Sand, Rocks, and No Water

Yesterday we visited the Universidad Catolica del Norte where Manuel Prieto, who received his PhD in geography at the University of Arizona, delivered a powerful speech about the history of water privatization in the Atacama region of Chile. Walking into the lecture, we had the preconceived notion that the Atacameños played an important role in the Chilean indigenous community, but we were shocked to find out that until very recently, Atacameños were not acknowledged by the government as indigenous people. Because of this, they were also denied indigenous rights and were forced to unify and fight for them. Due to their initial invisibility, they were given limited water rights during the battle for water betwen the indigenous people and the nearby mining corporations. Water is a very scarce resource in this regions, and during the dictatorship under Pinochet, water was privatized and strictly rationed in order to provide water for the mining corporations. One of the main issues with this was that the state separated land rights from water rights, and the Atacameños saw the land and water together as one. To them, only having one or the other is pointless because they can't grow anything either way. As American students, we were appalled that water could be privated and bought and sold on the market, while in the United States, water is a basic right to which we are granted free access. We take this right for granted, consuming large amounts of water without any concept of conservation practices, yet here in the Atacama region, they need it just for basic survival. Manuel's speech was really eye-opening to these differences in lifestyles and is really crucial to our understanding of the Atacameño way of life and how mining has had a significant impact on their communities.

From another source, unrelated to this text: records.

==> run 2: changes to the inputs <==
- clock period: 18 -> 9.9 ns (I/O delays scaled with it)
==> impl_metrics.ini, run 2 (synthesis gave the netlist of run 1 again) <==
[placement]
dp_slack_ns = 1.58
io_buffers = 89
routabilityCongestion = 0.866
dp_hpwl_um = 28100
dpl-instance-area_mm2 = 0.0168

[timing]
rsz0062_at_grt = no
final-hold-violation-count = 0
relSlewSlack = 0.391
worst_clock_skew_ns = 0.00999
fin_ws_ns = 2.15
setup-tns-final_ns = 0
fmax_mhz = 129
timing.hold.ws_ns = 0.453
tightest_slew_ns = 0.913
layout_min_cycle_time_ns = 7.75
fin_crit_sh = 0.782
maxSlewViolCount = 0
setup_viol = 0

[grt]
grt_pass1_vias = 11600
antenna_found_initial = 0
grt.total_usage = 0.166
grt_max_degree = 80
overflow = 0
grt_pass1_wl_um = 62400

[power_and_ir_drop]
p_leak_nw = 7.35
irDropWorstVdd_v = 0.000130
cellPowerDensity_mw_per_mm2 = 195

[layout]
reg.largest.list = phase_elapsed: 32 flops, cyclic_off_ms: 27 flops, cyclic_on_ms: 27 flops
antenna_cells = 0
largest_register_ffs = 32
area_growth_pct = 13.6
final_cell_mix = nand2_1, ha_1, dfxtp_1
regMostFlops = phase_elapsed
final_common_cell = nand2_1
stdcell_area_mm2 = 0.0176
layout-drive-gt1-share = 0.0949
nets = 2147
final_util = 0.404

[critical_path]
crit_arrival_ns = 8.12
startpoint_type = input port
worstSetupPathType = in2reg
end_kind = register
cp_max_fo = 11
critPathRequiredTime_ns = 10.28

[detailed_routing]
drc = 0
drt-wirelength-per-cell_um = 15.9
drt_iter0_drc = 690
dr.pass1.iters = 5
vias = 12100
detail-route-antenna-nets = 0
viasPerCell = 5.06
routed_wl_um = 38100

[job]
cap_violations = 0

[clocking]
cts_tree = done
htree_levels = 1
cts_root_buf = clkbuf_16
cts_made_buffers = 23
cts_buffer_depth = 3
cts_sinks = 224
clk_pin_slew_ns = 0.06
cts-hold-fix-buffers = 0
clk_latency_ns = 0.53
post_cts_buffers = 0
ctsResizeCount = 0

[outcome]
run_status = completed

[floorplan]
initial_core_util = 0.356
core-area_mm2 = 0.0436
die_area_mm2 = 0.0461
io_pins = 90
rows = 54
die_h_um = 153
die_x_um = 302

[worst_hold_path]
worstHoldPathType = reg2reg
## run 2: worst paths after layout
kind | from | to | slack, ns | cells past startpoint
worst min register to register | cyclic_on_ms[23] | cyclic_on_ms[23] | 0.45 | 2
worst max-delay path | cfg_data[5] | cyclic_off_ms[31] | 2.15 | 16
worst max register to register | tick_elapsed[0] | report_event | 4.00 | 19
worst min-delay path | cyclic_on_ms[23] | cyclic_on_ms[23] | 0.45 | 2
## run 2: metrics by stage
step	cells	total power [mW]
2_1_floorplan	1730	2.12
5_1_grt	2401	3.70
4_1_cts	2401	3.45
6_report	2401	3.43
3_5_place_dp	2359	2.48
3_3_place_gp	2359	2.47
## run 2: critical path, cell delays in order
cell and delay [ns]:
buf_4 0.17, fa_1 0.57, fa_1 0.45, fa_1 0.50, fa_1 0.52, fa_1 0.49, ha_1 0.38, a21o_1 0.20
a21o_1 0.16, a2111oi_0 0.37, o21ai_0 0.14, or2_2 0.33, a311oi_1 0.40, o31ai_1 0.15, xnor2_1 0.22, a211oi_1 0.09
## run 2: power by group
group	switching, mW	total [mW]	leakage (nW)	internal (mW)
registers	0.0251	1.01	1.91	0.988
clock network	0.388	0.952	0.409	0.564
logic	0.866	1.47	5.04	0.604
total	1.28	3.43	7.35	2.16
**src/design/knn_pkg.sv**
```systemverilog
package knn_pkg;

  // Field widths of the channels and the configuration port
  localparam int FUNC_W     = 2;
  localparam int ROW_W      = 10;
  localparam int COL_W      = 6;
  localparam int VAL_W      = 32;
  localparam int SUM_W      = 38;
  localparam int K_W        = 7;
  localparam int NS_W       = 7;
  localparam int NG_W       = 11;
  localparam int CFG_IDX_W  = 2;
  localparam int CFG_DATA_W = 11;

  // Item function codes
  localparam logic [FUNC_W-1:0] FUNC_DIST  = 2'd0;
  localparam logic [FUNC_W-1:0] FUNC_DATA  = 2'd1;
  localparam logic [FUNC_W-1:0] FUNC_QUERY = 2'd2;

  // Configuration register indexes
  localparam logic [CFG_IDX_W-1:0] CFG_K_NEIGHBOURS = 2'd0;
  localparam logic [CFG_IDX_W-1:0] CFG_SAMPLE_COUNT = 2'd1;
  localparam logic [CFG_IDX_W-1:0] CFG_GENE_COUNT   = 2'd2;

  // Controller to datapath
  typedef struct packed {
    logic capture;    // take the accepted item, perform loads, clear the sum
    logic sel_init;   // start a selection: clear taken bits, fill the cache tag
    logic scan;       // read one distance of the column and advance
    logic pick;       // record the nearest sample of this pass
    logic sum_issue;  // read one neighbour and its data value
    logic emit;       // load the result register
  } knn_cmd_t;

  // Datapath to controller
  typedef struct packed {
    logic err;
    logic hit;
    logic k_zero;
    logic scan_last;
    logic pos_last;
    logic sum_last;
    logic sum_busy;
    logic out_free;
  } knn_status_t;

endpackage

```
**src/design/knn_ctrl.sv**
```systemverilog
module knn_ctrl (
  input  logic                          clk,
  input  logic                          rst,
  input  logic                          in_valid,
  input  logic [knn_pkg::FUNC_W-1:0]    in_func,
  output logic                          in_ready,
  input  knn_pkg::knn_status_t          status,
  output knn_pkg::knn_cmd_t             cmd
);
  import knn_pkg::*;

  localparam logic [2:0] S_IDLE    = 3'd0;
  localparam logic [2:0] S_CHECK   = 3'd1;
  localparam logic [2:0] S_PASS    = 3'd2;
  localparam logic [2:0] S_DRAIN   = 3'd3;
  localparam logic [2:0] S_PICK    = 3'd4;
  localparam logic [2:0] S_SUM     = 3'd5;
  localparam logic [2:0] S_SUMWAIT = 3'd6;
  localparam logic [2:0] S_EMIT    = 3'd7;

  logic [2:0] state;
  logic [2:0] state_next;

  assign in_ready = (state == S_IDLE);

  always_comb begin
    cmd        = '0;
    state_next = state;
    unique case (state)
      S_IDLE: begin
        if (in_valid) begin
          cmd.capture = 1'b1;
          if (in_func == FUNC_QUERY) begin
            state_next = S_CHECK;
          end
        end
      end
      S_CHECK: begin
        if (status.err) begin
          state_next = S_EMIT;
        end else begin
          cmd.sel_init = !status.hit;
          if (status.k_zero) begin
            state_next = S_EMIT;
          end else if (status.hit) begin
            state_next = S_SUM;
          end else begin
            state_next = S_PASS;
          end
        end
      end
      S_PASS: begin
        cmd.scan = 1'b1;
        if (status.scan_last) begin
          state_next = S_DRAIN;
        end
      end
      S_DRAIN: begin
        state_next = S_PICK;
      end
      S_PICK: begin
        cmd.pick = 1'b1;
        state_next = status.pos_last ? S_SUM : S_PASS;
      end
      S_SUM: begin
        cmd.sum_issue = 1'b1;
        if (status.sum_last) begin
          state_next = S_SUMWAIT;
        end
      end
      S_SUMWAIT: begin
        if (!status.sum_busy) begin
          state_next = S_EMIT;
        end
      end
      S_EMIT: begin
        if (status.out_free) begin
          cmd.emit   = 1'b1;
          state_next = S_IDLE;
        end
      end
    endcase
  end

  always_ff @(posedge clk) begin
    if (rst) begin
      state <= S_IDLE;
    end else begin
      state <= state_next;
    end
  end

endmodule

```
<file path="src/rtl/core/srdf_pkg.sv">
package srdf_pkg;

	typedef enum logic [2:0] {
		RADIX_BIN = 3'd0,
		RADIX_OCT = 3'd1,
		RADIX_DEC = 3'd2,
		RADIX_HEX = 3'd3,
		RADIX_BCD = 3'd4
	} radix_t;

	localparam logic [6:0] CH_MINUS = 7'h2D;
	localparam logic [6:0] CH_ZERO  = 7'h30;
	localparam logic [6:0] CH_ONE   = 7'h31;
	localparam logic [6:0] CH_ALPHA = 7'h37;

	function automatic logic [6:0] glyph(input logic [3:0] d);
		logic [6:0] g;
		if (d < 4'd10) begin
			g = CH_ZERO + {3'b000, d};
		end else begin
			g = CH_ALPHA + {3'b000, d};
		end
		return g;
	endfunction

endpackage

</file>
<file path="src/rtl/core/srdf_dabble.sv">
module srdf_dabble #(
	parameter int NDEC = 10
) (
	input  logic [4*NDEC-1:0] bcd,
	input  logic              shift_in,
	output logic [4*NDEC-1:0] bcd_next
);

	logic [4*NDEC-1:0] adj;

	// Each decimal digit of five or more is corrected by three before the shift.
	always_comb begin
		for (int i = 0; i < NDEC; i++) begin
			if (bcd[4*i +: 4] >= 4'd5) begin
				adj[4*i +: 4] = bcd[4*i +: 4] + 4'd3;
			end else begin
				adj[4*i +: 4] = bcd[4*i +: 4];
			end
		end
	end

	assign bcd_next = {adj[4*NDEC-2:0], shift_in};

endmodule

</file>
<file path="src/rtl/core/srdf_char_sel.sv">
module srdf_char_sel #(
	parameter int VALUE_WIDTH = 32,
	parameter int NDEC        = 10
) (
	input  srdf_pkg::radix_t                   mode,
	input  logic [$clog2(VALUE_WIDTH)-1:0]     idx,
	input  logic [1:0]                         bit_sel,
	input  logic [VALUE_WIDTH-1:0]             mag,
	input  logic [4*NDEC-1:0]                  bcd,
	output logic [3:0]                         digit,
	output logic [6:0]                         character
);

	import srdf_pkg::*;

	localparam int NOCT = (VALUE_WIDTH + 2) / 3;
	localparam int NHEX = (VALUE_WIDTH + 3) / 4;
	localparam int OW   = 3 * NOCT;
	localparam int HW   = 4 * NHEX;

	logic [OW-1:0] mag_o;
	logic [HW-1:0] mag_h;

	assign mag_o = OW'(mag);
	assign mag_h = HW'(mag);

	always_comb begin
		case (mode)
			RADIX_BIN: begin
				digit = {3'b000, mag[idx]};
			end
			RADIX_OCT: begin
				digit = {1'b0, mag_o[3*idx +: 3]};
			end
			RADIX_HEX: begin
				digit = mag_h[4*idx +: 4];
			end
			RADIX_DEC, RADIX_BCD: begin
				digit = bcd[4*idx +: 4];
			end
			default: begin
				digit = 4'd0;
			end
		endcase
	end

	always_comb begin
		if (mode == RADIX_BCD) begin
			character = digit[bit_sel] ? CH_ONE : CH_ZERO;
		end else begin
			character = glyph(digit);
		end
	end

endmodule

</file>
<file path="src/rtl/core/signed_radix_digit_formatter.sv">
// An item with a decimal or BCD command first passes through the shift-add-3
// converter; binary, octal and hex items skip that step.
// Leading zero digits are then skipped, and one character leaves per cycle unless the output stalls.
// The block handles one item at a time.
// An undefined command is accepted and gives no character.
// arst_n clears the sequencer and the output valid; data registers are not reset.
module signed_radix_digit_formatter #(
	parameter int VALUE_WIDTH = 32
) (
	input  logic                          clk,
	input  logic                          arst_n,
	input  logic                          src_valid,
	output logic                          src_ready,
	input  logic signed [VALUE_WIDTH-1:0] value,
	input  logic [2:0]                    command,
	output logic                          dst_valid,
	input  logic                          dst_ready,
	output logic [6:0]                    character,
	output logic                          last
);

	import srdf_pkg::*;

	localparam int IW   = $clog2(VALUE_WIDTH);
	localparam int NDEC = (VALUE_WIDTH * 1233) / 4096 + 1;
	localparam int NOCT = (VALUE_WIDTH + 2) / 3;
	localparam int NHEX = (VALUE_WIDTH + 3) / 4;

	localparam logic [IW-1:0] TOP_BIN = IW'(VALUE_WIDTH - 1);
	localparam logic [IW-1:0] TOP_OCT = IW'(NOCT - 1);
	localparam logic [IW-1:0] TOP_HEX = IW'(NHEX - 1);
	localparam logic [IW-1:0] TOP_DEC = IW'(NDEC - 1);

	typedef enum logic [4:0] {
		ST_IDLE = 5'b00001,
		ST_CONV = 5'b00010,
		ST_SIGN = 5'b00100,
		ST_SCAN = 5'b01000,
		ST_EMIT = 5'b10000
	} state_t;

	state_t                   state_q, state_d;
	radix_t                   mode_q;
	logic                     neg_q;
	logic [IW-1:0]            idx_q, idx_d;
	logic [1:0]               bit_q, bit_d;
	logic [VALUE_WIDTH-1:0]   mag_q;
	logic [4*NDEC-1:0]        bcd_q;
	logic [4*NDEC-1:0]        bcd_next;
	logic                     dst_valid_q;
	logic [6:0]               character_q;
	logic                     last_q;

	logic                     accept;
	logic                     cmd_ok;
	logic                     neg_in;
	logic [VALUE_WIDTH-1:0]   mag_in;
	logic                     out_load;
	logic                     out_en;
	logic [6:0]               out_char;
	logic                     out_last;
	logic                     emit_last;
	logic [3:0]               digit;
	logic [6:0]               sel_char;

	assign src_ready = (state_q == ST_IDLE);
	assign accept    = src_valid && src_ready;
	assign cmd_ok    = (command <= RADIX_BCD);
	assign neg_in    = value[VALUE_WIDTH-1];
	assign mag_in    = neg_in ? $unsigned(-value) : $unsigned(value);
	assign out_load  = !dst_valid_q || dst_ready;
	assign emit_last = (idx_q == '0) && ((mode_q != RADIX_BCD) || (bit_q == 2'd0));

	srdf_dabble #(
		.NDEC(NDEC)
	) u_dabble (
		.bcd     (bcd_q),
		.shift_in(mag_q[VALUE_WIDTH-1]),
		.bcd_next(bcd_next)
	);

	srdf_char_sel #(
		.VALUE_WIDTH(VALUE_WIDTH),
		.NDEC       (NDEC)
	) u_char_sel (
		.mode     (mode_q),
		.idx      (idx_q),
		.bit_sel  (bit_q),
		.mag      (mag_q),
		.bcd      (bcd_q),
		.digit    (digit),
		.character(sel_char)
	);

	always_comb begin
		state_d  = state_q;
		idx_d    = idx_q;
		bit_d    = bit_q;
		out_en   = 1'b0;
		out_char = sel_char;
		out_last = 1'b0;
		case (state_q)
			ST_IDLE: begin
				if (accept && cmd_ok) begin
					bit_d = 2'd3;
					case (command)
						RADIX_DEC, RADIX_BCD: begin
							state_d = ST_CONV;
							idx_d   = TOP_BIN;
						end
						RADIX_BIN: begin
							state_d = neg_in ? ST_SIGN : ST_SCAN;
							idx_d   = TOP_BIN;
						end
						RADIX_OCT: begin
							state_d = neg_in ? ST_SIGN : ST_SCAN;
							idx_d   = TOP_OCT;
						end
						default: begin
							state_d = neg_in ? ST_SIGN : ST_SCAN;
							idx_d   = TOP_HEX;
						end
					endcase
				end
			end
			ST_CONV: begin
				if (idx_q == '0) begin
					idx_d   = TOP_DEC;
					state_d = neg_q ? ST_SIGN : ST_SCAN;
				end else begin
					idx_d = idx_q - 1'b1;
				end
			end
			ST_SIGN: begin
				if (out_load) begin
					out_en   = 1'b1;
					out_char = CH_MINUS;
					state_d  = ST_SCAN;
				end
			end
			ST_SCAN: begin
				if ((idx_q != '0) && (digit == 4'd0)) begin
					idx_d = idx_q - 1'b1;
				end else begin
					state_d = ST_EMIT;
				end
			end
			ST_EMIT: begin
				if (out_load) begin
					out_en   = 1'b1;
					out_last = emit_last;
					if ((mode_q == RADIX_BCD) && (bit_q != 2'd0)) begin
						bit_d = bit_q - 1'b1;
					end else begin
						bit_d = 2'd3;
						if (idx_q == '0) begin
							state_d = ST_IDLE;
						end else begin
							idx_d = idx_q - 1'b1;
						end
					end
				end
			end
			default: begin
				state_d = ST_IDLE;
			end
		endcase
	end

	always_ff @(posedge clk or negedge arst_n) begin
		if (!arst_n) begin
			state_q     <= ST_IDLE;
			mode_q      <= RADIX_BIN;
			neg_q       <= 1'b0;
			idx_q       <= '0;
			bit_q       <= 2'd3;
			dst_valid_q <= 1'b0;
		end else begin
			state_q <= state_d;
			idx_q   <= idx_d;
			bit_q   <= bit_d;
			if (accept && cmd_ok) begin
				mode_q <= radix_t'(command);
				neg_q  <= neg_in;
			end
			if (out_en) begin
				dst_valid_q <= 1'b1;
			end else if (dst_ready) begin
				dst_valid_q <= 1'b0;
			end
		end
	end

	always_ff @(posedge clk) begin
		if (accept && cmd_ok) begin
			mag_q <= mag_in;
			bcd_q <= '0;
		end else if (state_q == ST_CONV) begin
			mag_q <= {mag_q[VALUE_WIDTH-2:0], 1'b0};
			bcd_q <= bcd_next;
		end
		if (out_en) begin
			character_q <= out_char;
			last_q      <= out_last;
		end
	end

	assign dst_valid = dst_valid_q;
	assign character = character_q;
	assign last      = last_q;

	a_start: assert property (@(posedge clk) disable iff (!arst_n)
		(src_valid && src_ready && (command <= RADIX_BCD)) |=> (state_q != ST_IDLE))
		else $error("valid item accepted but sequencer stayed idle");

	a_bit_idle: assert property (@(posedge clk) disable iff (!arst_n)
		(state_q != ST_EMIT) |-> (bit_q == 2'd3))
		else $error("BCD bit counter not rewound outside emission");

	a_hex_range: assert property (@(posedge clk) disable iff (!arst_n)
		((state_q == ST_EMIT) && (mode_q == RADIX_HEX)) |-> (idx_q <= TOP_HEX))
		else $error("hex digit index beyond top digit");

	a_minus_not_last: assert property (@(posedge clk) disable iff (!arst_n)
		(dst_valid_q && (character_q == CH_MINUS)) |-> !last_q)
		else $error("sign character flagged as last");

endmodule

</file>
<file path="config.mk">
export PLATFORM = sky130hd
export DESIGN_NAME = signed_radix_digit_formatter
export DESIGN_NICKNAME = d
export VERILOG_FILES = /design/src/rtl/core/srdf_pkg.sv /design/src/rtl/core/srdf_dabble.sv /design/src/rtl/core/srdf_char_sel.sv /design/src/rtl/core/signed_radix_digit_formatter.sv
export SDC_FILE = /design/constraint.sdc
export NUM_CORES = 1
export LEC_CHECK = 0
export BUFFER_PORTS_ARGS = -buffer_cell sky130_fd_sc_hd__buf_2
export CAP_MARGIN = 20
export CORE_AREA = 2 2 132 134
export CTS_BUF_LIST = sky130_fd_sc_hd__clkbuf_8
export CTS_CLUSTER_DIAMETER = 50
export DETAILED_ROUTE_END_ITERATION = 7
export DIE_AREA = 0 0 134 136
export GPL_TIMING_DRIVEN = 1
export SYNTH_ARGS = -nofsm -noshare
export SYNTH_HDL_FRONTEND = slang
export SYNTH_HIERARCHICAL = 1
export SYNTH_SLANG_ARGS = --single-unit
</file>
<file path="constraint.sdc">
create_clock -name clk -period 3.9 [get_ports clk]
set_input_delay 0.39 -clock clk [delete_from_list [all_inputs] [get_ports clk]]
set_output_delay 0.39 -clock clk [all_outputs]
set_load 0.02 [all_outputs]
</file>
==> flow_summary.ini <==
[outcome]
outcome = finished, final reports clean

[die]
core_um2 = 16900
die_h_um = 136
dieWidth_um = 134
rows = 48
ioPinCount = 49
dieArea_um2 = 18200
start_util = 0.433

[cts]
clk_pin_slew_worst_paths_ps = 100
cts_tree = yes
cts.sinks = 97
h-tree-depth = 3
clockRootBuffer = clkbuf_8
numCtsBuffers = 9
cts.path.max_buffers = 2
clk_latency_ps = 390

[finish]
postLayoutCellArea_um2 = 7990
drive_gt1_frac = 0.177
num-nets-final = 933
final_cells = 1100
final_util = 0.473
num-fill-cells = 1645
antenna_cells = 0
synthToLayoutAreaGrowth_pct = 9.43

[sta]
rsz0062_at_grt = no
worst_pin_slew_ps = 928
final.period_utilization = 0.931
fin_tns_setup_ps = 0
fmax_mhz = 275
slew_violations = 0
hold_violations = 0
period_minus_slack_ps = 3630
finClkSkew_ps = 13.4
relSlewSlack = 0.380
setup_violations = 0

[place]
place.gp.congestion = 0.905
dpl.hpwl_um = 12600
dpl_cell_area_um2 = 7740
place_inst = 1083
io_buffers = 48

[yosys]
syn_area_um2 = 7300
synth.avg_cell_area_um2 = 8.70
synth_warnings = 6
synth_cells = 839
ys.flop_type = edfxtp_1
async_flop_share = 0.175
yosysUniqueCellTypes = 81
synth-seq-area-share = 0.333
synth_seq_cells = 97
syn-num-nets = 902
synth_edf_count = 40

[worst_setup_path]
critPathCaptureType = flip-flop
cp.required_ps = 4190
max_stage_delay_ps = 570
crit_type = reg2reg
path_delay_family = simple AND/OR/NAND/NOR gates
critPathBufInv = 2
cpMaxStageDelayCell = mux4_1
crit_chain = buf_12 -> mux4_1 -> mux2i_1 -> nor4b_1 -> nor4_4 -> inv_1 -> nor4_2 -> nand2_1 -> a311oi_2 -> nand2_1 -> mux2_2
critPathMaxFanout = 24
cpMostUsedCell = nand2_1
critPathArrivalTime_ps = 3920
cp-start-kind = flip-flop

[drt]
vias = 6089
detail_route.iter0.violations = 468
wl_per_cell_um = 15.8
viasPerCell = 5.54
antenna_left = 0
first_pass_iters = 5
post-route-drc-count = 0
wl_um = 17300

[global_routing]
grt_max_degree = 47
overflow = 0
grt_first_pass_wirelength_um = 28700
antenna_found_initial = 0
grt_pass1_vias = 5582
track_usage = 0.197

[power_and_ir_drop]
leakagePower_uw = 0.00321
power_density_nw_per_um2 = 538
ir_drop_mv = 0.348

[hold_path]
timing.hold.worst.class = in2reg

[job]
max-cap-violations = 0
-- worst register-to-register path, cell delays in order, from the launching register on --
cell,delay (ps)
dfrtp_2,490
buf_12,210
mux4_1,590
mux2i_1,150
nor4b_1,100
nor4_4,400
inv_1,170
nor4_2,390
nand2_1,130
a311oi_2,360
nand2_1,230
mux2_2,320
-- cell type report --
cell class,instances,area (um2),area share
Inverter,34,128,0.0160
Multi-Input combinational cell,659,4510,0.565
Tap cell,225,282,0.0352
Clock inverter,5,71.3,0.00893
Clock buffer,11,151,0.0190
Timing Repair Buffer,69,413,0.0517
Sequential cell,97,2430,0.304
-- synthesized netlist by cell type (4+ instances only) --
master,n,area (um2)
a21oi_1,60,300
a21oi_2,10,87.6
a31oi_1,4,25.0
buf_2,8,40.0
buf_6,4,45.0
clkbuf_1,30,113
dfrtp_1,14,350
dfxtp_1,40,801
edfxtp_1,40,1200
ha_1,24,300
inv_1,33,124
mux2_2,5,56.3
mux2i_1,28,280
mux4_2,24,541
nand2_1,185,694
nand2b_1,34,213
nand3_1,9,45.0
nand4_1,4,25.0
nor2_1,31,116
nor2b_1,6,37.5
nor3_1,10,50.1
nor4_1,6,37.5
o21ai_0,47,235
o21ai_1,17,85.1
o221ai_1,4,35.0
o31ai_1,10,75.1
o41ai_1,8,70.1
or2_2,7,43.8
or3_1,7,43.8
xnor2_1,13,114
xor2_1,34,298
-- logic make-up (layout without fill, tap and decap cells) --
logic type	after synthesis	after routing	share of synthesized area
AO/OA/AOI/OAI	203	203	0.180
XOR/XNOR	47	47	0.0564
adder cells (fa/ha/maj)	24	24	0.0411
buffers and inverters	83	119	0.0521
flip-flops	97	97	0.333
multiplexers	58	58	0.124
AND/OR/NAND/NOR	327	327	0.214
-- sequential cells by signal, summed over array words and instances, names as in the netlist, 2 cells and up --
name / count
bit_q: 2
idx_q: 5
bcd_q: 40
mode_q: 3
state_q: 5
character: 7
mag_q: 32
-- metrics by stage --
| stage | setup WS, ps | total power [uW] | hold slack (ps) |
|---|---|---|---|
| floorplan | 511 | 3000 | 94.4 |
| global placement | 288 | 3510 | 352 |
| detailed placement | 160 | 3510 | 351 |
| CTS | 125 | 4270 | 266 |
| global route | 21.6 | 4580 | 306 |
| finish | 269 | 4300 | 278 |
-- final timing paths --
kind / slack [ps] / depth (start not counted) / from / end
worst max register to register: 270 / 11 / idx_q[0] / idx_q[0]
max in group asynchronous: 3110 / 2 / arst_n / bit_q[1]
worst max-delay path: 270 / 11 / idx_q[0] / idx_q[0]
min in group asynchronous: 450 / 2 / arst_n / state_q[2]
worst min register to register: 480 / 2 / bcd_q[37] / bcd_q[37]
worst min-delay path: 280 / 3 / command[2] / mode_q[2]
-- repair_timing --
item,in CTS,in global routing
hold endpoints to repair,14,0
setup endpoints to repair,0,5
resized for setup,0,2
hold buffers,1,0
setup buffers,0,0
-- power breakdown --
group          total [uW]  switching (uW)  internal, uW
Combinational        1950            1090           864
Sequential           1590             270          1320
Clock                 762             372           390
-- layer usage --
layer	vias up	GRT usage	wire, um	part of all wire
li1	3059	-	-	-
met1	2840	0.273	8440	0.49
met2	157	0.315	7820	0.45
met3	33	0.0302	683	0.039
met4	0	0.0686	405	0.023
met5	-	0	0	0
-- layout by cell type, fill, tap and decap left out, drive strengths merged, types with 8 or more instances in the layout --
cell,netlist,routed
dfxtp,40,40
mux2i,28,28
o41ai,11,11
xor2,34,34
inv,33,35
nor3,11,11
or2,8,8
o21ai,65,65
buf,18,68
clkbuf,31,11
xnor2,13,13
mux4,25,25
nand2b,35,35
nand3,9,9
nand2,185,185
dfrtp,14,14
nor2,31,31
edfxtp,40,40
o31ai,10,10
a21oi,70,70
ha,24,24
Power figures use the tool's default switching activity.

Yesterday and today, we went on a couple of day excursions to both an archaeological site called Pukara de Quitor and to a nearby land formation called Valle de la Luna (Valley of the Moon). Pukara de quitor is an archaeological site which is an ancient Atacameñan fortress from the 12th century. We climbed to the top where we got to see a beautiful view of the surrounding area.

Today was our hike through Valle de la luna, an intricate salt canyon formed by water and wind erosion over a period of about 22 million years. On a guided tour, we hiked along the canyon and through a few caverns for about 2 1/2 hours, seeing countless different rock formations that have been shaped by water and wind erosion for millions of years. Eventually, we took the bus to a bluff overlooking the entire region, called the mirador (lookout point) giving us an incredible view of the area we had just traversed. We relaxed along the bluff and waited a couple hours for the sunset over the mountains. Personally speaking, the sunset was a very relaxing and refreshing experience, and was just what I needed after a long day.

The Atacameño area as seen from the top of Pukara de Quitor
Sunset at the Mirador
Part of the Cordillera de la Sal (Salt Ridges) in Valle de la Luna.
Part of the cavernous region of Valley de la Luna.
Valle de la Luna seen from the Mirador.